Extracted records
-=-=-
**config.mk**
```make
export PLATFORM = sky130hd
export DESIGN_NAME = xbus_bridge
export DESIGN_NICKNAME = d
export VERILOG_FILES = /design/src/rtl/xbus_bridge_pkg.sv /design/src/rtl/xbus_seq.sv /design/src/rtl/xbus_capture.sv /design/src/rtl/xbus_decode.sv /design/src/rtl/xbus_bridge.sv
export SDC_FILE = /design/constraint.sdc
export NUM_CORES = 1
export LEC_CHECK = 0
export BUFFER_PORTS_ARGS = -buffer_cell sky130_fd_sc_hd__buf_2
export CAP_MARGIN = 20
export CORE_MARGIN = 1.5
export CORE_UTILIZATION = 40
export DETAILED_ROUTE_END_ITERATION = 6
export GPL_TIMING_DRIVEN = 0
export PLACE_DENSITY = 0.77
export SETUP_SLACK_MARGIN = 0.05
export SLEW_MARGIN = 20
export SYNTH_ARGS = -nofsm -noshare
export SYNTH_HDL_FRONTEND = slang
export SYNTH_SLANG_ARGS = --single-unit
```
**constraint.sdc**
```tcl
create_clock -name clk -period 1.7 [get_ports clk]
set_input_delay 0.17 -clock clk [delete_from_list [all_inputs] [get_ports clk]]
set_output_delay 0.17 -clock clk [all_outputs]
set_load 0.05 [all_outputs]
```
**src/rtl/xbus_bridge_pkg.sv**
```systemverilog
package xbus_bridge_pkg;
  typedef enum logic [3:0] {
    ST_IDLE, ST_REQ, ST_GNT, ST_ALE, ST_AACK, ST_DATA,
    ST_DROP, ST_REL, ST_WAITNG, ST_SLCS, ST_SLAS
  } xb_state_e;
endpackage

```
**src/rtl/xbus_seq.sv**
```systemverilog
module xbus_seq
  import xbus_bridge_pkg::*;
(
  input  logic      clk,
  input  logic      rst_n,
  input  logic      agt_req_n,
  input  logic      agt_as_n,
  input  logic      agt_ds_n,
  input  logic      agt_dtack_n,
  input  logic      cpu_bgnt_n,
  input  logic      cpu_sel,
  output xb_state_e state_q
);
  xb_state_e nxt;

  always_comb begin
    nxt = state_q;
    unique case (state_q)
      ST_IDLE:   if (cpu_sel) nxt = ST_SLCS;
                 else if (!agt_req_n && cpu_bgnt_n) nxt = ST_REQ;
      ST_REQ:    if (agt_req_n) nxt = ST_REL;
                 else if (!cpu_bgnt_n) nxt = ST_GNT;
      ST_GNT:    if (agt_req_n) nxt = ST_DROP;
                 else if (!agt_as_n) nxt = ST_ALE;
      ST_ALE:    nxt = ST_AACK;
      ST_AACK:   nxt = ST_DATA;
      ST_DATA:   if (agt_req_n) nxt = ST_DROP;
                 else if (!agt_ds_n && !agt_dtack_n) nxt = ST_GNT;
      ST_DROP:   nxt = ST_REL;
      ST_REL:    nxt = ST_WAITNG;
      ST_WAITNG: if (cpu_bgnt_n) nxt = ST_IDLE;
      ST_SLCS:   nxt = ST_SLAS;
      ST_SLAS:   if (!cpu_sel) nxt = ST_IDLE;
      default:   nxt = ST_IDLE;
    endcase
  end

  always_ff @(posedge clk or negedge rst_n) begin
    if (!rst_n) state_q <= ST_IDLE;
    else        state_q <= nxt;
  end

  // grant only after the CPU released the bus
  p_gnt_after_cpu_r2: assert property (@(posedge clk) disable iff (!rst_n)
    (state_q == ST_REQ && cpu_bgnt_n) |=> state_q != ST_GNT);
  // no new request before the CPU grant is seen high
  p_wait_release_r9: assert property (@(posedge clk) disable iff (!rst_n)
    (state_q == ST_WAITNG && !cpu_bgnt_n) |=> state_q == ST_WAITNG);
endmodule

```
**src/rtl/xbus_capture.sv**
```systemverilog
module xbus_capture #(
  parameter int AD_W     = 32,
  parameter int ADDR_LSB = 2,
  localparam int WA_W    = AD_W - ADDR_LSB
) (
  input  logic            clk,
  input  logic            rst_n,
  input  logic            take,
  input  logic [WA_W-1:0] ad_in,
  input  logic            wr_in,
  output logic [WA_W-1:0] addr_q,
  output logic            wr_q
);
  always_ff @(posedge clk or negedge rst_n) begin
    if (!rst_n) begin
      addr_q <= '0;
      wr_q   <= 1'b0;
    end else if (take) begin
      addr_q <= ad_in;
      wr_q   <= wr_in;
    end
  end

  // the copy only changes on a capture
  p_addr_hold_r5: assert property (@(posedge clk) disable iff (!rst_n)
    !take |=> $stable(addr_q));
endmodule

```
**src/rtl/xbus_decode.sv**
```systemverilog
module xbus_decode
  import xbus_bridge_pkg::*;
(
  input  logic      clk,
  input  logic      rst_n,
  input  xb_state_e state_q,
  input  logic      wr_q,
  output logic      agt_gnt_n,
  output logic      cpu_breq_n,
  output logic      cpu_ale,
  output logic      agt_aack_n,
  output logic      agt_oe_n,
  output logic      agt_dir_n,
  output logic      cpu_rd_n,
  output logic      cpu_wr_n,
  output logic      cpu_burst_n,
  output logic      cpu_dataen_n,
  output logic      agt_cs_n,
  output logic      agt_sas_n,
  output logic      cpu_ctl_en
);
  logic granted, xfer, owning;

  always_comb begin
    granted = state_q inside {ST_GNT, ST_ALE, ST_AACK, ST_DATA};
    xfer    = state_q inside {ST_ALE, ST_AACK, ST_DATA};
    owning  = granted || state_q == ST_REQ || state_q == ST_DROP;

    agt_gnt_n    = !granted;
    cpu_breq_n   = !owning;
    cpu_ale      = state_q == ST_ALE;
    agt_aack_n   = state_q != ST_AACK;
    agt_oe_n     = !xfer;
    agt_dir_n    = !(state_q == ST_ALE || state_q == ST_AACK ||
                     (state_q == ST_DATA && wr_q));
    cpu_rd_n     = 1'b1;
    cpu_burst_n  = 1'b1;
    cpu_wr_n     = !(xfer && wr_q);
    cpu_dataen_n = !(state_q == ST_DATA && !wr_q);
    agt_cs_n     = !(state_q == ST_SLCS || state_q == ST_SLAS);
    agt_sas_n    = state_q != ST_SLAS;
    cpu_ctl_en   = granted;
  end

  // acknowledge exactly one clock after the latch enable
  p_aack_follows_ale_r4: assert property (@(posedge clk) disable iff (!rst_n)
    cpu_ale |=> (!agt_aack_n && !cpu_ale));
  p_aack_needs_ale_r4: assert property (@(posedge clk) disable iff (!rst_n)
    $fell(agt_aack_n) |-> $past(cpu_ale));
  // agent never drives with its transceiver disabled
  p_dir_implies_oe_r6: assert property (@(posedge clk) disable iff (!rst_n)
    !agt_dir_n |-> !agt_oe_n);
  // slave strobe only after chip select
  p_sas_after_cs_r10: assert property (@(posedge clk) disable iff (!rst_n)
    $fell(agt_sas_n) |-> $past(!agt_cs_n));
endmodule

```
**src/rtl/xbus_bridge.sv**
```systemverilog
module xbus_bridge
  import xbus_bridge_pkg::*;
#(
  parameter int AD_W     = 32,
  parameter int ADDR_LSB = 2,
  localparam int WA_W    = AD_W - ADDR_LSB
) (
  input  logic            clk,
  input  logic            rst_n,
  input  logic            agt_req_n,
  output logic            agt_gnt_n,
  input  logic            agt_as_n,
  input  logic            agt_ds_n,
  input  logic            agt_dtack_n,
  input  logic            agt_wr,
  input  logic [WA_W-1:0] agt_ad,
  output logic [WA_W-1:0] lat_addr,
  output logic            agt_aack_n,
  output logic            agt_oe_n,
  output logic            agt_dir_n,
  output logic            agt_cs_n,
  output logic            agt_sas_n,
  input  logic            cpu_sel,
  output logic            cpu_breq_n,
  input  logic            cpu_bgnt_n,
  output logic            cpu_ale,
  output logic            cpu_rd_n,
  output logic            cpu_wr_n,
  output logic            cpu_burst_n,
  output logic            cpu_dataen_n,
  output logic            cpu_ctl_en
);
  xb_state_e state_q;
  logic      wr_q;
  logic      take;

  assign take = (state_q == ST_GNT) && !agt_req_n && !agt_as_n;

  xbus_seq u_seq (
    .clk(clk), .rst_n(rst_n), .agt_req_n(agt_req_n), .agt_as_n(agt_as_n),
    .agt_ds_n(agt_ds_n), .agt_dtack_n(agt_dtack_n), .cpu_bgnt_n(cpu_bgnt_n),
    .cpu_sel(cpu_sel), .state_q(state_q)
  );

  xbus_capture #(.AD_W(AD_W), .ADDR_LSB(ADDR_LSB)) u_cap (
    .clk(clk), .rst_n(rst_n), .take(take), .ad_in(agt_ad), .wr_in(agt_wr),
    .addr_q(lat_addr), .wr_q(wr_q)
  );

  xbus_decode u_dec (
    .clk(clk), .rst_n(rst_n), .state_q(state_q), .wr_q(wr_q),
    .agt_gnt_n(agt_gnt_n), .cpu_breq_n(cpu_breq_n), .cpu_ale(cpu_ale),
    .agt_aack_n(agt_aack_n), .agt_oe_n(agt_oe_n), .agt_dir_n(agt_dir_n),
    .cpu_rd_n(cpu_rd_n), .cpu_wr_n(cpu_wr_n), .cpu_burst_n(cpu_burst_n),
    .cpu_dataen_n(cpu_dataen_n), .agt_cs_n(agt_cs_n), .agt_sas_n(agt_sas_n),
    .cpu_ctl_en(cpu_ctl_en)
  );

  // grant held while the request stays low
  p_grant_hold_r3: assert property (@(posedge clk) disable iff (!rst_n)
    (!agt_gnt_n && !agt_req_n) |=> !agt_gnt_n);
  // the agent is never granted without the CPU request active
  p_gnt_under_breq_r2: assert property (@(posedge clk) disable iff (!rst_n)
    !agt_gnt_n |-> !cpu_breq_n);
  // grant drops before the CPU request is released
  p_release_order_r9: assert property (@(posedge clk) disable iff (!rst_n)
    $rose(cpu_breq_n) |-> $past(agt_gnt_n));
  // read and burst stay idle
  p_rd_burst_idle_r7: assert property (@(posedge clk) disable iff (!rst_n)
    cpu_rd_n && cpu_burst_n);
endmodule

```
---- After elaboration in Yosys (flattened, before gate mapping) ----
Index checks and enable logic that the tools add are counted.
storage, ports and cells
  bits in registers ....................... 35
  input port bits ......................... 39
operators by class
  eq/ne operators ......................... 18
  mux-type cells .......................... 11
  reduce and logical (&&, ||, !) cells .... 28
operators with widths
  operator            count
  $pmux 4 s11         1
  $mux 4              10
  $eq 4x3->1 const B  4
  $eq 4x4->1 const B  3
  $logic_not 1->1     12
  $ne 3x3->1 const B  3
  $eq 4x2->1 const B  2
  $logic_and 1x1->1   7
  $reduce_and 6->1    1
  $logic_or 1x1->1    5
  $eq 4x1->1 const B  1
  $logic_not 4->1     1
  $ne 2x2->1 const B  2
  $ne 4x3->1 const B  1
  $ne 4x4->1 const B  1
  $reduce_bool 4->1   1
  $ne 3x2->1 const B  1
  $reduce_bool 3->1   1

---- Depth between registers and ports, before layout ----
Gate-level depths: netlist of the first run.
  word-level depth ........................ 5
  mapped depth ............................ 5
  mapped depth without buffers ............ 4

---- Modules after synthesis ----
From an unflattened synthesis of the first run, not the netlist that was laid out.
unflattened totals
  cells, all modules ...................... 135
  area, all modules ....................... 1684.1 µm²
by module, submodules not included
  module        times used  cells each  area an instance (µm²)  sequential area each (µm²)
  xbus_capture  1           65          1158.6                  775.7
  xbus_seq      1           44          362.8                   100.1
  xbus_decode   1           24          142.6                   0.0
  xbus_bridge   1           2           20.0                    0.0

---- Worst setup path before layout of the first run ----
Ideal clock, no wire load.
  kind .................................... register -> output
  from .................................... register u_seq.state_q[0]
  to ...................................... output cpu_wr_n
  arrival ................................. 2.506 ns
  data required time ...................... 1.530 ns
  path slack .............................. -0.976 ns
  stages on the path, launching flop included .. 6
  path buffers ............................ 1
  cell sequence ........................... dfrtp_1 -> clkbuf_1 -> nand2_1 -> nor3_1 -> nand2b_1 -> o21ai_0
on the way
  word-level cells in the longest chain between the ends .. 4
  elaborated cells on any way between the ends .. 6
  those cells by class .................... eq/ne (3); reduce/logical (3)
ends and longest elaborated chain
  item                    RTL line           source
  start, declared         xbus_seq.sv:12     output xb_state_e state_q
  start signal, assigned  xbus_seq.sv:40     else state_q <= nxt;
  $eq 4x2->1              n/a
  named net cpu_ale       xbus_bridge.sv:26  output logic cpu_ale,
  $reduce_bool 3->1       xbus_decode.sv:26  xfer = state_q inside {ST_ALE, ST_AACK, ST_DATA};
  $logic_and 1x1->1       xbus_decode.sv:38  cpu_wr_n = !(xfer && wr_q);
  $logic_not 1->1         xbus_decode.sv:38
  end, declared           xbus_bridge.sv:28  output logic cpu_wr_n,
The timed path passes the listed nets, and every way through them passes these cells.

---- Final worst setup path of the first run ----
  from .................................... register u_seq.state_q[2]
  to ...................................... register u_seq.state_q[0]
on the way
  word-level cells in the longest chain between the ends .. 3
  elaborated cells on any way between the ends .. 19
  those cells by class .................... eq/ne (16); mux (1); reduce/logical (2)
ends and longest elaborated chain
  item                                                       RTL line        source
  $eq 4x3->1, or another cell as far along                   xbus_seq.sv:18  unique case (state_q)
  $ne 3x3->1 (no source line), or another cell as far along  n/a
  $reduce_and 6->1 (no source line)                          n/a
Parallel ways exist; a longest one is shown, timed or not.
A chain may end at the register's enable or synchronous reset.

==> results.json, run 1 <==
{
  "status": "finished, final reports clean",
  "initial_utilization": 0.426,
  "grt_overflow": 0,
  "synth.most_common_cell": "dfrtp_1",
  "slew_violations": 0,
  "drc": 0,
  "cts_root_buffer": "clkbuf_8",
  "slew_headroom": 0.506,
  "htree_levels": 2,
  "coreArea_sq_um": 3740,
  "grt_pass1_vias": 1386,
  "grt_max_degree": 36,
  "holdWs_ns": 0.103,
  "wire_per_inst_um": 13.5,
  "clk_pin_slew_ns": 0.07,
  "numClockSinks": 35,
  "diodes": 0,
  "rows": 22,
  "tns_ns": 0,
  "cts_buffer_depth": 2,
  "cp_data_arrival_time_ns": 1.87,
  "multi_input_area_sq_um": 731,
  "ys_warn_count": 0,
  "routed_via_density": 4.88,
  "worstPathMaxFanout": 3,
  "first_pass_iters": 4,
  "max_clock_freq_mhz": 589,
  "synthFlopType": "dfrtp_1",
  "port_buffers": 79,
  "maxCapViolCount": 0,
  "hpwl_um": 2640,
  "ios": 82,
  "hold_viol": 0,
  "place_area_sq_um": 2140,
  "postRouteWirelength_um": 3620,
  "final_antenna_net_count": 0,
  "cts_buffers": 5,
  "die-area_sq_um": 4380,
  "critPathRequiredTime_ns": 1.87,
  "die_w_um": 66.2,
  "fin_crit_ns": 1.70,
  "regArea_sq_um": 876,
  "synthTopCellsByCount": "35 x dfrtp_1, 32 x mux2_1, 5 x buf_4",
  "synth.distinct_cells": 34,
  "rsz0062_at_grt": "yes",
  "crit_type": "reg -> reg",
  "clk_latency_ns": 0.28,
  "postSynthCellCount": 124,
  "synth_area_leaders": "dfrtp_1 55%, mux2_1 23%, buf_4 2.4%, nand2b_1 1.6%, o21ai_0 1.3%",
  "drive_above_1_share": 0.525,
  "cp-start-kind": "register",
  "place_congestion": 0.795,
  "die_height_um": 66.2,
  "ys_ff_latch": 35,
  "final.period_utilization": 0.999,
  "synth_area_sq_um": 1600,
  "drt-initial-drc-count": 66,
  "placed_cells": 252,
  "synth_edf_count": 0,
  "grt_pass1_wl_um": 6260,
  "end_kind": "register",
  "final_nets": 259,
  "clock-skew-final_ns": 0.00971,
  "cts_tree": "yes",
  "synth_top_area_frac": 0.549,
  "synthArstFlopShare": 1.00,
  "grtUsageTotal": 0.188,
  "finalSetupViolCount": 0,
  "synth_area_per_cell_sq_um": 12.9,
  "max_slew.worst_pin.slew_ns": 0.742,
  "syn_to_final_growth_pct": 49.5,
  "antenna_found_initial": 0,
  "routed-via-count": 1312,
  "yosysSeqAreaShare": 0.549,
  "fin_cells": 269,
  "yosysTopAreaCell": "dfrtp_1",
  "fill_cells": 334,
  "fin_area_sq_um": 2380,
  "worstHoldPathType": "in -> reg"
}
[cell usage in the layout (no fill, tap or decap), types with 3 or more instances in the layout]
master    Yosys  final
buf_2         2     72
buf_4         5     11
buf_6         0     10
clkbuf_8      0      9
dfrtp_1      35     35
inv_1         3      3
mux2_1       32     31
nand2b_1      4      3
[flip-flops by register name (all words and copies together), names as in the netlist]
name and count:
u_cap.addr_q 30, u_cap.wr_q 1, u_seq.state_q 4
[kinds of logic (layout without fill, tap and decap cells)]
kind of cell / Yosys count / after routing / synth area share
other cells: 1 / 2 / 0.00235
compound gates: 18 / 18 / 0.0792
buf+inv: 13 / 109 / 0.0439
simple gates: 23 / 23 / 0.0878
flops: 35 / 35 / 0.549
mux: 32 / 32 / 0.226
fa+ha+maj: 1 / 1 / 0.00627
xor+xnor: 1 / 1 / 0.00549
[final timing paths]
check	from	end	slack [ns]	depth (start not counted)
worst max-delay path	u_seq.state_q[2]$_DFFE_PN0P_	u_seq.state_q[0]$_DFFE_PN0P_	0.0009	4
worst min-delay path	agt_ad[21]	u_cap.addr_q[21]$_DFFE_PN0P_	0.10	2
worst max register to register	u_seq.state_q[2]$_DFFE_PN0P_	u_seq.state_q[0]$_DFFE_PN0P_	0.0009	4
worst min register to register	u_cap.addr_q[27]$_DFFE_PN0P_	u_cap.addr_q[27]$_DFFE_PN0P_	0.48	1
max in group asynchronous	rst_n	u_cap.addr_q[9]$_DFFE_PN0P_	0.73	2
min in group asynchronous	rst_n	u_cap.addr_q[29]$_DFFE_PN0P_	0.49	2
[worst max-delay path, stage by stage (launching register included)]
cell,delay (ns)
dfrtp_1,0.42
or4_1,0.51
a211o_1,0.28
o211ai_2,0.08
mux2_4,0.31
[cell type report]
class | count | share of cell area
Multi-Input combinational cell | 77 | 0.306
Tap cell | 48 | 0.0252
Sequential cell | 35 | 0.367
Clock buffer | 8 | 0.0420
Buffer | 9 | 0.0414
Inverter | 4 | 0.00735
Timing Repair Buffer | 88 | 0.210
[metal layers]
layer,global-route usage,up-vias,share of wire
li1,-,625,-
met3,0.0443,5,0.051
met1,0.222,640,0.39
met5,0,-,0
met4,0.0459,0,0.0066
met2,0.341,42,0.55
[what timing repair did]
item	CTS	global route
hold buffers	1	0
endpoints found under the hold margin	35	0
setup endpoints to repair	36	37
setup buffers	8	0
resized for setup	19	5
pin swaps	3	0
[through the flow]
stage,setup slack (ns),util
after global routing,-0.0352,0.637
after global placement,0.00801,0.571
after floorplan,-0.00909,-
after detailed placement,-0.0243,0.571
final,0.000924,0.637
after CTS,0.0159,0.633
Power of run 1 is not shown: default switching activity piles up to over one toggle a cycle in this logic, so the estimate is an artifact.
==> run 2: changes to the inputs <==
Settings changed: ABC_AREA from default to 1, HOLD_SLACK_MARGIN from default to 0.15, PLACE_DENSITY 0.77 to 0.75.
==> run 2 against run 1 <==
Non-clock buffer count is 29 higher. First-iteration DRC count grew 65%. Synthesized area increased by 13%. Fmax is 0.59% higher. Sequential share of layout area down 6.0 points.
==> results.json, run 2 <==
{
  "cts_root_buffer": "clkbuf_8",
  "slew_violations": 0,
  "maxCapViolCount": 0,
  "grt_pass1_wl_um": 7450,
  "drive_above_1_share": 0.465,
  "cp_data_arrival_time_ns": 1.52,
  "clockPowerShare": 0.100,
  "fin_area_sq_um": 2870,
  "max_slew.worst_pin.slew_ns": 0.787,
  "antenna_found_initial": 0,
  "switching_share": 0.549,
  "pre_cts_ws_ns": -0.0102,
  "synth_edf_count": 0,
  "clk_pin_slew_ns": 0.07,
  "die_height_um": 70.1,
  "powerDensity_nw_per_um2": 2010,
  "holdWs_ns": 0.194,
  "worst-path-buf-inv": 2,
  "cts_tree": "yes",
  "die_w_um": 70.1,
  "rsz0062_at_grt": "yes",
  "die-area_sq_um": 4910,
  "slew_headroom": 0.476,
  "synthTopCellsByCount": "58 x nand2_1, 42 x inv_1, 35 x dfrtp_1",
  "largest_register_ffs": 30,
  "final_cell_mix": "73 x buf_2, 51 x nand2_1, 38 x inv_1",
  "reg_top3": "u_cap.addr_q x30, u_seq.state_q x4, u_cap.wr_q x1",
  "cp-start-kind": "register",
  "layout_setup_ws_ns": 0.0109,
  "clock-skew-final_ns": 0.00473,
  "layout_commonest_cell": "buf_2",
  "grt_max_degree": 36,
  "wire_per_inst_um": 11.8,
  "r2r_setup_slack_ns": 0.06,
  "hpwl_um": 2820,
  "grt_pass1_vias": 1711,
  "worstHoldEndpoint": "u_seq.state_q[3]$_DFFE_PN0P_",
  "yosysTopAreaCell": "dfrtp_1",
  "crit_type": "reg -> out",
  "worstPathMaxFanout": 5,
  "holdCritStartpoint": "cpu_sel",
  "ios": 82,
  "initial_utilization": 0.413,
  "peakVddDrop_mv": 1.34,
  "postRouteWirelength_um": 4630,
  "holdPathStages": 3,
  "first_pass_iters": 4,
  "critPathTopFamily": "simple AND/OR/NAND/NOR gates",
  "synth.most_common_cell": "nand2_1",
  "rows": 24,
  "use_met1": 0.225,
  "ys_ff_latch": 35,
  "seqPwrFrac": 0.254,
  "syn_to_final_growth_pct": 59.2,
  "critPathRequiredTime_ns": 1.53,
  "path_cells": "nor2_4 -> nand3_2 -> nand2_4 -> nor2_4 -> nand2_4 -> clkinvlp_4 -> buf_8",
  "reg2reg_from": "u_seq.state_q[0]$_DFFE_PN0P_",
  "fin_crit_ns": 1.69,
  "p_comb_frac": 0.646,
  "place_congestion": 0.848,
  "fin_util": 0.658,
  "fill_cells": 363,
  "tns_ns": 0,
  "routed-via-count": 1813,
  "synth_area_sq_um": 1800,
  "postSynthCellCount": 214,
  "synthArstFlopShare": 1.00,
  "internal_power_mw": 2.60,
  "ys_warn_count": 0,
  "end_kind": "output pin",
  "routed_via_density": 4.63,
  "final.period_utilization": 0.994,
  "p_leak_nw": 1.59,
  "synth_area_per_cell_sq_um": 8.41,
  "synth_area_leaders": "dfrtp_1 49%, o21ai_2 15%, nand2_1 12%, inv_1 8.8%, buf_6 4.4%",
  "grtUsageMet3": 0.0476,
  "max_clock_freq_mhz": 592,
  "coreArea_sq_um": 4350,
  "numClockSinks": 35,
  "grtUsageMet2": 0.333,
  "hold_viol": 0,
  "final_nets": 378,
  "drc": 0,
  "place_area_sq_um": 2300,
  "final_antenna_net_count": 0,
  "drt-initial-drc-count": 109,
  "port_buffers": 79,
  "largest-register": "u_cap.addr_q",
  "synth.distinct_cells": 19,
  "worstHoldPathType": "in -> reg",
  "grt_most_used_layer": "met2",
  "grtUsageTotal": 0.189,
  "slowest_delay_ns": 0.47,
  "yosysSeqAreaShare": 0.487,
  "p_switching_mw": 3.15,
  "clk_latency_ns": 0.28,
  "diodes": 0,
  "crit_slowest_cell": "dfrtp_2",
  "finalSetupViolCount": 0,
  "synth_top_area_frac": 0.487,
  "cts_buffers": 5,
  "reg2reg_depth": 9,
  "cts_buffer_depth": 2,
  "grt_overflow": 0,
  "synthFlopType": "dfrtp_1",
  "r2r-end": "u_cap.addr_q[25]$_DFFE_PN0P_",
  "status": "finished, final reports clean",
  "htree_levels": 2
}
-- run 2: cell count changes after synthesis, sizes merged, moves of 3 or more --
cell	previous run	this run
mux2	32	0
o211ai	3	0
nand2b	4	0
inv	4	43
nor2b	3	0
o21ai	5	33
nor2	4	16
nand2	3	59
nand3	0	10
-- run 2: kinds of logic after synthesis --
group,Yosys count,share of synthesized area
AOI/OAI and AO/OA,37,0.169
buffers and inverters,52,0.142
DFF,35,0.487
other,1,0.00208
and+or+nand+nor,89,0.200
-- run 2: worst max-delay path by stage --
| stage | cells past startpoint | slack [ns] | startpoint | to |
|---|---|---|---|---|
| floorplan | 4 | -0.15 | u_seq.state_q[1]$_DFFE_PN0P_ | cpu_breq_n |
| global placement | 6 | 0.02 | u_seq.state_q[3]$_DFFE_PN0P_ | cpu_ctl_en |
| detailed placement | 7 | -0.01 | u_seq.state_q[3]$_DFFE_PN0P_ | agt_gnt_n |
| CTS | 7 | 0.0005 | u_seq.state_q[3]$_DFFE_PN0P_ | agt_gnt_n |
| global route | 7 | -0.06 | u_seq.state_q[3]$_DFFE_PN0P_ | agt_gnt_n |
| finish | 7 | 0.01 | u_seq.state_q[2]$_DFFE_PN0P_ | agt_gnt_n |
-=-=-
▶ **Problem to solve**
From the entries above, copy out every line where the string "netlist" appears.

▶ **Solution to the exercise**
Gate-level depths: netlist of the first run.
From an unflattened synthesis of the first run, not the netlist that was laid out.
[flip-flops by register name (all words and copies together), names as in the netlist]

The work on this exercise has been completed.